Deolane foi localizada em Alphaville, na Grande São Paulo, após retornar ao Brasil na quarta-feira (20), depois de um período no exterior. Segundo informações divulgadas pelo portal Metrópoles, durante o andamento das investigações o nome da influenciadora chegou a constar em mecanismos internacionais de monitoramento.
A ação faz parte da Operação Vérnix, que também cumpre mandados contra pessoas apontadas como integrantes ou operadores ligados à estrutura financeira atribuída à facção criminosa.
Operação mira núcleo financeiro investigado
Além da influenciadora, a operação teve como alvos pessoas ligadas ao entorno familiar de Marco Willians Herbas Camacho, conhecido como Marcola, além de um homem apontado como operador financeiro do grupo.
Segundo os investigadores, empresas e terceiros teriam sido utilizados para ocultação patrimonial e movimentação de recursos sob suspeita de origem ilícita.
Entre as medidas autorizadas pela Justiça está o bloqueio patrimonial superior a R$ 357 milhões. De acordo com informações da investigação, aproximadamente R$ 27 milhões estariam vinculados a contas relacionadas à influenciadora.
Também foram determinadas apreensões de veículos de luxo e buscas em imóveis localizados em São Paulo e em endereços ligados aos demais investigados.
Investigação começou com material apreendido em presídio
As apurações tiveram início em 2019, após a análise de manuscritos e anotações recolhidas dentro da Penitenciária II de Presidente Venceslau, no interior paulista.
Conforme os investigadores, o material continha referências a movimentações financeiras, divisão de patrimônio e orientações internas atribuídas ao grupo criminoso.
A partir disso, foram mapeadas empresas, contas bancárias e relações comerciais consideradas relevantes para o avanço da investigação.
Movimentações financeiras entraram no foco da apuração
No caso de Deolane Bezerra, o Ministério Público aponta transferências consideradas atípicas entre 2018 e 2021.

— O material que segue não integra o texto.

### src/rtl/pll_seq_pkg.sv
// Shared types and constants for the PLL lock sequencer.
// Optional lock-loss glitch filter: PLL_LOCK_GLITCH_FILTER_EN.
package pll_seq_pkg;

    typedef enum logic [2:0] {
        ST_IDLE      = 3'd0,
        ST_PWRDN     = 3'd1,
        ST_WAIT_LOCK = 3'd2,
        ST_STABLE    = 3'd3,
        ST_RUN       = 3'd4,
        ST_FAULT     = 3'd5
    } state_t;

    localparam int unsigned RETRY_W           = 8;
    localparam int unsigned LOSS_W            = 8;
    localparam int unsigned GLITCH_FILTER_LEN = 4;

endpackage

### src/rtl/pll_lock_sequencer_if.sv
// Control/status bundle between the PLL lock sequencer and its surroundings.
// master = sequencer side, slave = board/CCC/fabric side.
interface pll_lock_sequencer_if;
    import pll_seq_pkg::*;

    logic                 ENABLE;
    logic                 PLL_LOCK_0;
    logic                 PLL_POWERDOWN_N_0;
    logic                 FAB_RESET_N;
    logic                 READY;
    logic                 FAULT;
    logic [RETRY_W-1:0]   RETRY_CNT;
    logic [LOSS_W-1:0]    LOCK_LOSS_CNT;
    logic [2:0]           STATE;

    modport master (
        input  ENABLE, PLL_LOCK_0,
        output PLL_POWERDOWN_N_0, FAB_RESET_N, READY, FAULT,
               RETRY_CNT, LOCK_LOSS_CNT, STATE
    );

    modport slave (
        output ENABLE, PLL_LOCK_0,
        input  PLL_POWERDOWN_N_0, FAB_RESET_N, READY, FAULT,
               RETRY_CNT, LOCK_LOSS_CNT, STATE
    );

endinterface

### src/rtl/sync_2ff.sv
// Generic two-flop single-bit synchronizer with synchronous active-high reset.
module sync_2ff (
    input  logic i_clk,
    input  logic i_rst,
    input  logic i_d,
    output logic o_q
);

    logic r_meta;
    logic r_sync;

    always_ff @(posedge i_clk) begin
        if (i_rst) begin
            r_meta <= 1'b0;
            r_sync <= 1'b0;
        end else begin
            r_meta <= i_d;
            r_sync <= r_meta;
        end
    end

    assign o_q = r_sync;

endmodule

### src/rtl/pll_lock_sequencer.sv
// PLL power-up / lock-qualification sequencer clocked from the free-running reference.
// Define PLL_LOCK_GLITCH_FILTER_EN to ignore lock drops shorter than GLITCH_FILTER_LEN cycles in RUN.
module pll_lock_sequencer
    import pll_seq_pkg::*;
#(
    parameter int unsigned PWRDN_CYCLES       = 64,
    parameter int unsigned LOCK_TIMEOUT       = 20000,
    parameter int unsigned LOCK_STABLE_CYCLES = 1024,
    parameter int unsigned MAX_RETRIES        = 3,
    parameter int unsigned CNT_W              = 16
) (
    input  logic                 REF_CLK_0,
    input  logic                 RESET_0,
    pll_lock_sequencer_if.master bus
);

    localparam longint unsigned CNT_LIM = 64'd1 << CNT_W;

    if (CNT_W < 2 || CNT_W > 32) begin : g_bad_cnt_w
        $error("CNT_W out of range");
    end
    if (PWRDN_CYCLES < 2 || PWRDN_CYCLES >= CNT_LIM ||
        LOCK_TIMEOUT < 1 || LOCK_TIMEOUT >= CNT_LIM ||
        LOCK_STABLE_CYCLES < 1 || LOCK_STABLE_CYCLES >= CNT_LIM) begin : g_bad_cycles
        $error("cycle parameter does not fit CNT_W or is below its minimum");
    end
    if (MAX_RETRIES < 1 || MAX_RETRIES > 255) begin : g_bad_retries
        $error("MAX_RETRIES must be 1..255");
    end

    logic                w_lock_s;
    logic                w_lock_loss;
    logic                w_retry_inc;
    state_t              r_state;
    state_t              w_next;
    logic [CNT_W-1:0]    r_cnt;
    logic [RETRY_W-1:0]  r_retry;
    logic [LOSS_W-1:0]   r_loss;
    logic                r_pwrdn_n;
    logic                r_fab_rst_n;
    logic                r_ready;
    logic                r_fault;

    sync_2ff u_lock_sync (
        .i_clk (REF_CLK_0),
        .i_rst (RESET_0),
        .i_d   (bus.PLL_LOCK_0),
        .o_q   (w_lock_s)
    );

`ifdef PLL_LOCK_GLITCH_FILTER_EN
    localparam int unsigned FILT_W = $clog2(GLITCH_FILTER_LEN);
    logic [FILT_W-1:0] r_filt;

    // Counts consecutive low lock_s cycles in RUN; the event fires on the last one.
    always_ff @(posedge REF_CLK_0) begin
        if (RESET_0 || r_state != ST_RUN || w_lock_s) begin
            r_filt <= '0;
        end else if (r_filt != FILT_W'(GLITCH_FILTER_LEN - 1)) begin
            r_filt <= r_filt + FILT_W'(1);
        end
    end

    assign w_lock_loss = (r_state == ST_RUN) && !w_lock_s &&
                         (r_filt == FILT_W'(GLITCH_FILTER_LEN - 1));
`else
    assign w_lock_loss = (r_state == ST_RUN) && !w_lock_s;
`endif

    always_comb begin
        w_next      = r_state;
        w_retry_inc = 1'b0;
        if (!bus.ENABLE) begin
            w_next = ST_IDLE;
        end else begin
            case (r_state)
                ST_IDLE:  w_next = ST_PWRDN;
                ST_PWRDN: begin
                    if (r_cnt == CNT_W'(PWRDN_CYCLES - 1)) w_next = ST_WAIT_LOCK;
                end
                ST_WAIT_LOCK: begin
                    if (w_lock_s) begin
                        w_next = ST_STABLE;
                    end else if (r_cnt == CNT_W'(LOCK_TIMEOUT - 1)) begin
                        w_retry_inc = 1'b1;
                        w_next = (r_retry + RETRY_W'(1) == RETRY_W'(MAX_RETRIES)) ?
                                 ST_FAULT : ST_PWRDN;
                    end
                end
                ST_STABLE: begin
                    if (!w_lock_s)                                   w_next = ST_WAIT_LOCK;
                    else if (r_cnt == CNT_W'(LOCK_STABLE_CYCLES - 1)) w_next = ST_RUN;
                end
                ST_RUN: begin
                    if (w_lock_loss) w_next = ST_PWRDN;
                end
                ST_FAULT: w_next = ST_FAULT;
                default:  w_next = ST_IDLE;
            endcase
        end
    end

    // Counter restarts on every state change, so each timed state starts from zero.
    always_ff @(posedge REF_CLK_0) begin
        if (RESET_0) begin
            r_state     <= ST_IDLE;
            r_cnt       <= '0;
            r_retry     <= '0;
            r_loss      <= '0;
            r_pwrdn_n   <= 1'b0;
            r_fab_rst_n <= 1'b0;
            r_ready     <= 1'b0;
            r_fault     <= 1'b0;
        end else begin
            r_state <= w_next;
            if (w_next != r_state || r_state == ST_IDLE || r_state == ST_RUN ||
                r_state == ST_FAULT) begin
                r_cnt <= '0;
            end else begin
                r_cnt <= r_cnt + CNT_W'(1);
            end
            if (r_state == ST_IDLE && w_next == ST_PWRDN) begin
                r_retry <= '0;
            end else if (w_retry_inc) begin
                r_retry <= r_retry + RETRY_W'(1);
            end
            if (bus.ENABLE && w_lock_loss && r_loss != '1) begin
                r_loss <= r_loss + LOSS_W'(1);
            end
            r_pwrdn_n   <= (w_next == ST_WAIT_LOCK) || (w_next == ST_STABLE) ||
                           (w_next == ST_RUN);
            r_fab_rst_n <= (w_next == ST_RUN);
            r_ready     <= (w_next == ST_RUN);
            r_fault     <= (w_next == ST_FAULT);
        end
    end

    assign bus.PLL_POWERDOWN_N_0 = r_pwrdn_n;
    assign bus.FAB_RESET_N       = r_fab_rst_n;
    assign bus.READY             = r_ready;
    assign bus.FAULT             = r_fault;
    assign bus.RETRY_CNT         = r_retry;
    assign bus.LOCK_LOSS_CNT     = r_loss;
    assign bus.STATE             = r_state;

endmodule

### src/flat_wrapper.sv
// flat-port wrapper written by rule: the top's interface ports become plain ports
module pll_lock_sequencer_flat import pll_seq_pkg::*;
#(
    parameter int unsigned PWRDN_CYCLES       = 64,
    parameter int unsigned LOCK_TIMEOUT       = 20000,
    parameter int unsigned LOCK_STABLE_CYCLES = 1024,
    parameter int unsigned MAX_RETRIES        = 3,
    parameter int unsigned CNT_W              = 16
)
  (REF_CLK_0, RESET_0, bus_ENABLE, bus_PLL_LOCK_0, bus_PLL_POWERDOWN_N_0, bus_FAB_RESET_N, bus_READY, bus_FAULT, bus_RETRY_CNT, bus_LOCK_LOSS_CNT, bus_STATE);
  pll_lock_sequencer_if bus_i ();
  input  logic REF_CLK_0;
  input  logic RESET_0;
  input wire logic [$bits(bus_i.ENABLE)-1:0] bus_ENABLE;
  input wire logic [$bits(bus_i.PLL_LOCK_0)-1:0] bus_PLL_LOCK_0;
  output wire logic [$bits(bus_i.PLL_POWERDOWN_N_0)-1:0] bus_PLL_POWERDOWN_N_0;
  output wire logic [$bits(bus_i.FAB_RESET_N)-1:0] bus_FAB_RESET_N;
  output wire logic [$bits(bus_i.READY)-1:0] bus_READY;
  output wire logic [$bits(bus_i.FAULT)-1:0] bus_FAULT;
  output wire logic [$bits(bus_i.RETRY_CNT)-1:0] bus_RETRY_CNT;
  output wire logic [$bits(bus_i.LOCK_LOSS_CNT)-1:0] bus_LOCK_LOSS_CNT;
  output wire logic [$bits(bus_i.STATE)-1:0] bus_STATE;
  assign bus_i.ENABLE = bus_ENABLE;
  assign bus_i.PLL_LOCK_0 = bus_PLL_LOCK_0;
  assign bus_PLL_POWERDOWN_N_0 = bus_i.PLL_POWERDOWN_N_0;
  assign bus_FAB_RESET_N = bus_i.FAB_RESET_N;
  assign bus_READY = bus_i.READY;
  assign bus_FAULT = bus_i.FAULT;
  assign bus_RETRY_CNT = bus_i.RETRY_CNT;
  assign bus_LOCK_LOSS_CNT = bus_i.LOCK_LOSS_CNT;
  assign bus_STATE = bus_i.STATE;
  pll_lock_sequencer #(.PWRDN_CYCLES(PWRDN_CYCLES), .LOCK_TIMEOUT(LOCK_TIMEOUT), .LOCK_STABLE_CYCLES(LOCK_STABLE_CYCLES), .MAX_RETRIES(MAX_RETRIES), .CNT_W(CNT_W)) u_core (.REF_CLK_0(REF_CLK_0), .RESET_0(RESET_0), .bus(bus_i));
endmodule
### config.mk
export PLATFORM = sky130hd
export DESIGN_NAME = pll_lock_sequencer_flat
export DESIGN_NICKNAME = d
export VERILOG_FILES = /design/src/rtl/pll_seq_pkg.sv /design/src/rtl/pll_lock_sequencer_if.sv /design/src/rtl/sync_2ff.sv /design/src/rtl/pll_lock_sequencer.sv /design/src/flat_wrapper.sv
export SDC_FILE = /design/constraint.sdc
export NUM_CORES = 1
export LEC_CHECK = 0
export ABC_AREA = 1
export BUFFER_PORTS_ARGS = -buffer_cell sky130_fd_sc_hd__buf_2
export CORE_MARGIN = 4
export CORE_UTILIZATION = 40
export DETAILED_ROUTE_END_ITERATION = 10
export GPL_TIMING_DRIVEN = 1
export PLACE_DENSITY = 0.58
export SETUP_SLACK_MARGIN = 0.3
export SLEW_MARGIN = 25
export SYNTH_ARGS = -nofsm -noshare
export SYNTH_HDL_FRONTEND = slang
export SYNTH_HIERARCHICAL = 1
export SYNTH_SLANG_ARGS = --single-unit
export TNS_END_PERCENT = 5
### constraint.sdc
create_clock -name REF_CLK_0 -period 1.7 [get_ports REF_CLK_0]
set_input_delay 0.17 -clock REF_CLK_0 [delete_from_list [all_inputs] [get_ports REF_CLK_0]]
set_output_delay 0.17 -clock REF_CLK_0 [all_outputs]
set_load 0.02 [all_outputs]
Yosys cells after proc, flatten, opt, wreduce, memory -nomap -nowiden
Cells that the tools add are included.

Add/subtract/negate cells: 3. Equality and inequality tests: 16. Multiplexer cells: 13. Reduce and logical (&&, ||, !) cells: 13.

Operators with widths (number): $mux 3 (8); $pmux 3 s6 (1); $add 16x1->16 const B (1); $add 8x1->8 const B (2); $eq 16x10->1 const B (1); $eq 16x15->1 const B (1); $eq 16x6->1 const B (1); $eq 3x2->1 const B (4); $eq 3x3->1 const B (4); $eq 8x2->1 const B (1); $ne 8x8->1 const B (1); $eq 3x1->1 const B (2); $logic_or 1x1->1 (5); $logic_and 1x1->1 (4); $mux 1 (4); $reduce_or 2->1 (2); $logic_not 3->1 (1); $ne 3x3->1 (1); $logic_not 1->1 (1).

Register bits: 40. Logic and storage cells: 54.

Logic depth before layout (Yosys ltp)
Gate-level depths: netlist of the first run.

Depth after elaboration: 12. Mapped depth: 12.

Modules after synthesis
Netlist of the first run, hierarchy kept.

By module, submodules not included: pll_lock_sequencer (instances 1, cells each 275, area an instance 2060.7 µm²); sync_2ff (instances 1, cells each 6, area an instance 55.1 µm²).

Least setup slack after synthesis of the first run
No wires, ideal clock.

Path kind: flip-flop to flip-flop. Start: register u_core.r_cnt[0]. End: register u_core.r_cnt[13]. Data arrival time: 1.574 ns. Required time: 1.580 ns. Setup slack: 0.006 ns. Cell stages (with the launch flop): 12. Period minus slack after synthesis: 1.694 ns. Cells stage by stage: dfxtp_1 -> ha_1 -> nand3_2 -> nor2_2 -> nand3_1 -> a21oi_2 -> nand3_2 -> nand2_2 -> nand2_2 -> nand2_4 -> buf_8 -> nor3_2.

Word-level cells in the longest chain between the ends: 10. Elaborated cells on any way between the ends: 16. Classes of those cells: add/sub (1); eq/ne (4); mux (7); reduce/logical (4).

Ends and longest elaborated chain: start: declaration (line pll_lock_sequencer.sv:36) `logic [CNT_W-1:0] r_cnt;`; start signal: assignment (line pll_lock_sequencer.sv:120) `r_cnt <= r_cnt + CNT_W'(1);`; $eq 16x10->1 / $eq 16x15->1 (equally long branches) (line pll_lock_sequencer.sv:92, pll_lock_sequencer.sv:84); $mux 3 (on tied branches) (line pll_lock_sequencer.sv:92, pll_lock_sequencer.sv:84); $mux 3 (on tied branches) (line pll_lock_sequencer.sv:91, pll_lock_sequencer.sv:82); $pmux 3 s6 (line pll_lock_sequencer.sv:76) `case (r_state)`; $mux 3 (line pll_lock_sequencer.sv:73) `if (!bus.ENABLE) begin`; $ne 3x3->1 (line pll_lock_sequencer.sv:116) `if (w_next != r_state || r_state == ST_IDLE || r_state == ST_RUN ||`; $logic_or 1x1->1 (3 in series) (line pll_lock_sequencer.sv:116); $reduce_or 2->1 (no source line).

Several ways; a longest one is shown, not always the timed one. A chain may end at the register's enable or synchronous reset.

Worst setup path after layout of the first run
Start: register u_core.r_cnt[0]. End: register u_core.r_cnt[0].

The elaborated chain is that of the path after synthesis.

==> impl_metrics.tcl, run 1 <==
set metrics [dict create \
    status "finished clean" \
    antennaDiodeCount 0 \
    drt_pass1_iterations 4 \
    wl_met1_um 2249 \
    leakagePower_uw 0.001174 \
    max_freq_mhz 588.9 \
    syn2layout_area_growth_pct 34.30 \
    cts.path.max_buffers 2 \
    critPathArrivalTime_ns 1.91 \
    synth_seq_cells 40 \
    grt_max_degree 17 \
    async_flop_share_pct 0 \
    crit_slowest_cell "dfxtp_2" \
    regArea_um2 812.0 \
    synth_top_family_by_area "simple AND/OR/NAND/NOR gates" \
    muxShareOfSynthArea_pct 0 \
    hold_depth 3 \
    ioPinCount 27 \
    cts_hold_buf 0 \
    grt_pass1_vias 1785 \
    htree_num_levels 2 \
    hold_violations 0 \
    viasPerCell 4.629 \
    yosysSeqAreaShare_pct 37.85 \
    die_area_mm2 0.006517 \
    die_w_um 80.73 \
    dp_cells 397 \
    start_util_pct 41.43 \
    skew_ns 0.01554 \
    wire_per_inst_um 11.17 \
    synth_xor_xnor_area_share_pct 9.107 \
    fin_cells 410 \
    crit_path_cell_trace "ha_4 -> nand3_4 -> nor3_4 -> nand2_2 -> nand3_2 -> nand3_4 -> nand3_4 -> nand2_8 -> nor3_1" \
    postSynthAreaPerCell_um2 7.529 \
    pwr-share-seq_pct 50.9 \
    end_kind "register" \
    gp_congestion 0.8951 \
    cts_inserted_buffers 5 \
    syn_nets 289 \
    vias 1898 \
    fin_crit_sh_pct 99.88 \
    power.density_mw_per_mm2 655.1 \
    io_buffers 26 \
    top_layer "met4" \
    synth-compound-area-share_pct 6.268 \
    cts-root-buf "clkbuf_8" \
    rsz0062_at_grt "true" \
    switching_power_uw 440.7 \
    postRouteAntennaNets 0 \
    switching_share_pct 23.67 \
    drc_errors 0 \
    cts_sinks 40 \
    yosys.area_share.simple_pct 36.19 \
    start_kind "register" \
    crit_type "register to register" \
    die_y_um 80.73 \
    hp-class "input port to register" \
    ys_types 32 \
    grt.total_usage_pct 14.68 \
    drive_gt1_share_pct 37.65 \
    clk_latency_ns 0.30 \
    grt_pass1_wl_um 7652 \
    worst_pin_slew_ns 0.3979 \
    final_common_cell "nand2_1" \
    yosys_warnings 6 \
    maxSlewViolCount 0 \
    crit_top_cell "nand3_4" \
    setup_viol 0 \
    relSlewSlack_pct 73.47 \
    antenna_found_initial 0 \
    max-cap-violations 0 \
    fillers 482 \
    drt_iter0_markers 64 \
    syn_inst 281 \
    synth_top_flop_cell "dfxtp_1" \
    p_int_uw 1421 \
    crit_path_max_incr_delay_ns 0.35 \
    crit_required_ns 1.91 \
    total_power_uw 1862 \
    netlist_area_mm2 0.002116 \
    period_needed_ns 1.698 \
    drt-total-wl_um 4580 \
    synth_edf_count 0 \
    path_clk_slew_ns 0.09 \
    layout_common_cells "nand2_1, inv_1, nor2_1, dfxtp_1" \
    cp_max_fo 16 \
    ir_drop_uv 281.6 \
    rows 26 \
    dpl.hpwl_um 3309 \
    pwr-share-comb_pct 6.0 \
    p_clk_share_pct 43.1 \
    cts_tree "yes" \
    r2r_cells 9 \
    dr_wl_met3_um 130 \
    final_nets 347 \
    core_mm2 0.005107 \
    grt-ovfl-total 0 \
    wl_met2_um 2137 \
    multi_input_area_mm2 0.001343 \
    synthAdderAreaFrac_pct 2.365 \
]
==> repair_timing <==
item | in CTS | in global routing
gates cloned | 1 | 0
pin swaps | 6 | 9
buffers inserted | 1 | 3
resized for setup | 10 | 34
endpoints found under the setup margin | 38 | 38
==> power groups by stage <==
stage / logic, uW / clock network [uW] / registers [uW]
5_1_grt: 122 / 850 / 949
6_report: 112 / 802 / 948
2_1_floorplan: 62.8 / 0 / 970
3_3_place_gp: 87.9 / 0 / 969
4_1_cts: 102 / 817 / 947
3_5_place_dp: 87.9 / 0 / 969
==> cell usage after synthesis, types with 2 or more instances <==
library cell	number	share of area (%)
a21oi_1	14	3.3
dfxtp_1	40	38
ha_1	4	2.4
inv_1	35	6.2
nand2_1	50	8.9
nand2_2	4	1.2
nand2_4	2	1.1
nand3_1	18	4.3
nand3_2	3	1.4
nand4_1	5	1.5
nor2_1	36	6.4
nor2_2	2	0.59
nor3_1	12	2.8
nor3_2	11	5.2
nor4_1	3	0.89
o21ai_0	5	1.2
or2_2	2	0.59
xnor2_1	12	5.0
xor2_1	10	4.1
==> final timing paths <==
check	start	endpoint	slack [ns]
worst min-delay path	bus_PLL_LOCK_0	u_core/u_lock_sync/r_meta	0.08
worst max-delay path	u_core/r_cnt[0]	u_core/r_cnt[0]	0.002
worst min register to register	u_core/u_lock_sync/r_meta	u_core/u_lock_sync/o_q	0.41
worst max register to register	u_core/r_cnt[0]	u_core/r_cnt[0]	0.002
==> routing by layer <==
layer	vias to the layer above	global-route usage, %
li1	1015	-
met1	855	19.18
met2	23	23.84
met3	5	3.104
met4	0	5.405
met5	-	0
==> logic make-up (layout without fill, tap and decap cells) <==
logic type,after synthesis,count (layout)
AO/OA/AOI/OAI,24,24
XOR/XNOR,22,22
adder cells (fa/ha/maj),4,4
buffers and inverters,40,98
flip-flops,40,40
AND/OR/NAND/NOR,151,152
==> cell type report <==
class	count	area share [%]
sequential	40	28.58
inverter	36	4.756
multi-input combinational	202	47.25
clock inverter	3	1.673
clock buffer	5	2.422
timing repair buffer	54	12.24
tap	70	3.082
==> flip-flops by register name, indices dropped and copies added, names as in the netlist <==
name                          count
u_core/r_cnt                     16
u_core/bus.LOCK_LOSS_CNT          8
u_core/bus.RETRY_CNT              8
u_core/bus.STATE                  3
u_core/bus.FAULT                  1
u_core/bus.PLL_POWERDOWN_N_0      1
u_core/bus.READY                  1
u_core/u_lock_sync/o_q            1
u_core/u_lock_sync/r_meta         1
==> worst max-delay path: cells and delay by family (launching register included) <==
family                     cells  cell delay [ns]
adders and majority gates      1             0.15
DFF                            1             0.35
and+or+nand+nor                8             1.12
==> through the flow <==
step / hold slack [ns] / TNS, ns / area [um2] / util [%] / setup WS, ns
floorplan: 0.2391 / 0 / 2157 / - / 0.04206
global placement: 0.3903 / -0.1268 / 2516 / 49.27 / -0.02165
detailed placement: 0.3944 / -1.074 / 2516 / 49.27 / -0.08863
CTS: 0.07325 / 0 / 2703 / 52.92 / 0.05528
global route: 0.08210 / -1.812 / 2841 / 55.63 / -0.08033
finish: 0.07721 / 0 / 2841 / 55.63 / 0.002036
Note: power is estimated with default switching activity, not from simulation.
==> run 2, diff against run 1 <==
- ABC_CLOCK_PERIOD_IN_PS: unset -> 1700
- CORE_UTILIZATION: 40 -> 45
- PLACE_DENSITY: 0.58 -> 0.64
==> impl_metrics.tcl, run 2 (synthesis gave the netlist of run 1 again) <==
set metrics [dict create \
    cp_max_fo 8 \
    dpl_cell_area_mm2 0.002486 \
    dpl.hpwl_um 3286 \
    die_y_um 76.57 \
    grt_max_degree 17 \
    die_w_um 76.57 \
    worst_pin_slew_ns 0.6653 \
    gp_congestion 0.8008 \
    start_util_pct 47.61 \
    drc_errors 0 \
    crit_path_cell_trace "inv_2 -> nor2_1 -> inv_1 -> nor2_1 -> nand2_1 -> nand3_4 -> nand2_4 -> nand2_4 -> nand2_8 -> nor3_2" \
    regMostFlops "u_core/r_cnt" \
    wire_per_inst_um 12.45 \
    largest_register_ffs 16 \
    grt-ovfl-total 0 \
    antennaDiodeCount 0 \
    rows 24 \
    postRouteAntennaNets 0 \
    setup_viol 0 \
    max_freq_mhz 593.1 \
    path_clk_slew_ns 0.08 \
    final_nets 347 \
    drt_iter0_markers 67 \
    period_needed_ns 1.686 \
    final_common_cell "nand2_1" \
    cts_sinks 40 \
    critPathArrivalTime_ns 1.91 \
    grt_pass1_vias 1868 \
    layout_common_cells "nand2_1, inv_1, dfxtp_1" \
    crit_required_ns 1.92 \
    fillers 405 \
    crit_type "register to register" \
    clk_latency_ns 0.30 \
    crit_slowest_cell "dfxtp_1" \
    leakagePower_uw 0.001169 \
    max-cap-violations 0 \
    fin_crit_sh_pct 99.17 \
    viasPerCell 5.074 \
    rsz0062_at_grt "true" \
    crit_path_max_incr_delay_ns 0.35 \
    regArea_um2 807.0 \
    skew_ns 0.009644 \
    drt-total-wl_um 4880 \
    syn2layout_area_growth_pct 31.52 \
    maxSlewViolCount 0 \
    htree_num_levels 2 \
    end_kind "register" \
    hold_violations 0 \
    die_area_mm2 0.005863 \
    start_kind "register" \
    vias 1989 \
    whs_ns 0.06609 \
    layout_setup_ws_ns 0.01405 \
    core_mm2 0.004444 \
    relSlewSlack_pct 55.64 \
    antenna_found_initial 0 \
    cts-root-buf "clkbuf_8" \
    cts_tree "yes" \
    drt_pass1_iterations 4 \
    drive_gt1_share_pct 34.12 \
    ir_drop_uv 391.4 \
    multi_input_area_mm2 0.001328 \
    status "finished clean" \
    hp-class "input port to register" \
    cts_inserted_buffers 5 \
    grt.total_usage_pct 16.91 \
    tns_ns 0 \
    ioPinCount 27 \
    fin_area_mm2 0.002783 \
    power.density_mw_per_mm2 661.4 \
    cts.path.max_buffers 2 \
    dp_slack_ns -0.03830 \
    cts_hold_buf 0 \
    crit_buf_inv 2 \
    io_buffers 26 \
    cp_top_family "simple AND/OR/NAND/NOR gates" \
    grt_pass1_wl_um 8128 \
]
==> run 2: changes by cell type in the layout (fill, tap and decap cells not counted), moves of 2 or more <==
cell / previous run / this run
inv_1: 33 / 35
a21oi_1: 9 / 13
a21oi_2: 6 / 2
dfxtp_1: 31 / 35
clkinv_4: 2 / 0
inv_2: 3 / 1
nor2_1: 31 / 33
dfxtp_2: 9 / 5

Segundo a investigação, foram identificados depósitos fracionados para contas vinculadas à influenciadora, incluindo operações que chegaram a centenas de milhares de reais.
Parte dos recursos, ainda conforme a apuração, teria sido enviada por pessoas investigadas por possível atuação como intermediárias financeiras.
Influenciadora já havia sido alvo de outra investigação
Esta não é a primeira vez que Deolane enfrenta medidas judiciais em investigações de grande repercussão.
Em 2024, ela chegou a ser presa durante uma operação que apurava suspeitas de lavagem de dinheiro relacionada ao setor de apostas. Posteriormente, houve revogação das medidas e liberação dos investigados naquele caso.
Até o momento, a defesa da influenciadora ainda pode se manifestar oficialmente no decorrer do processo.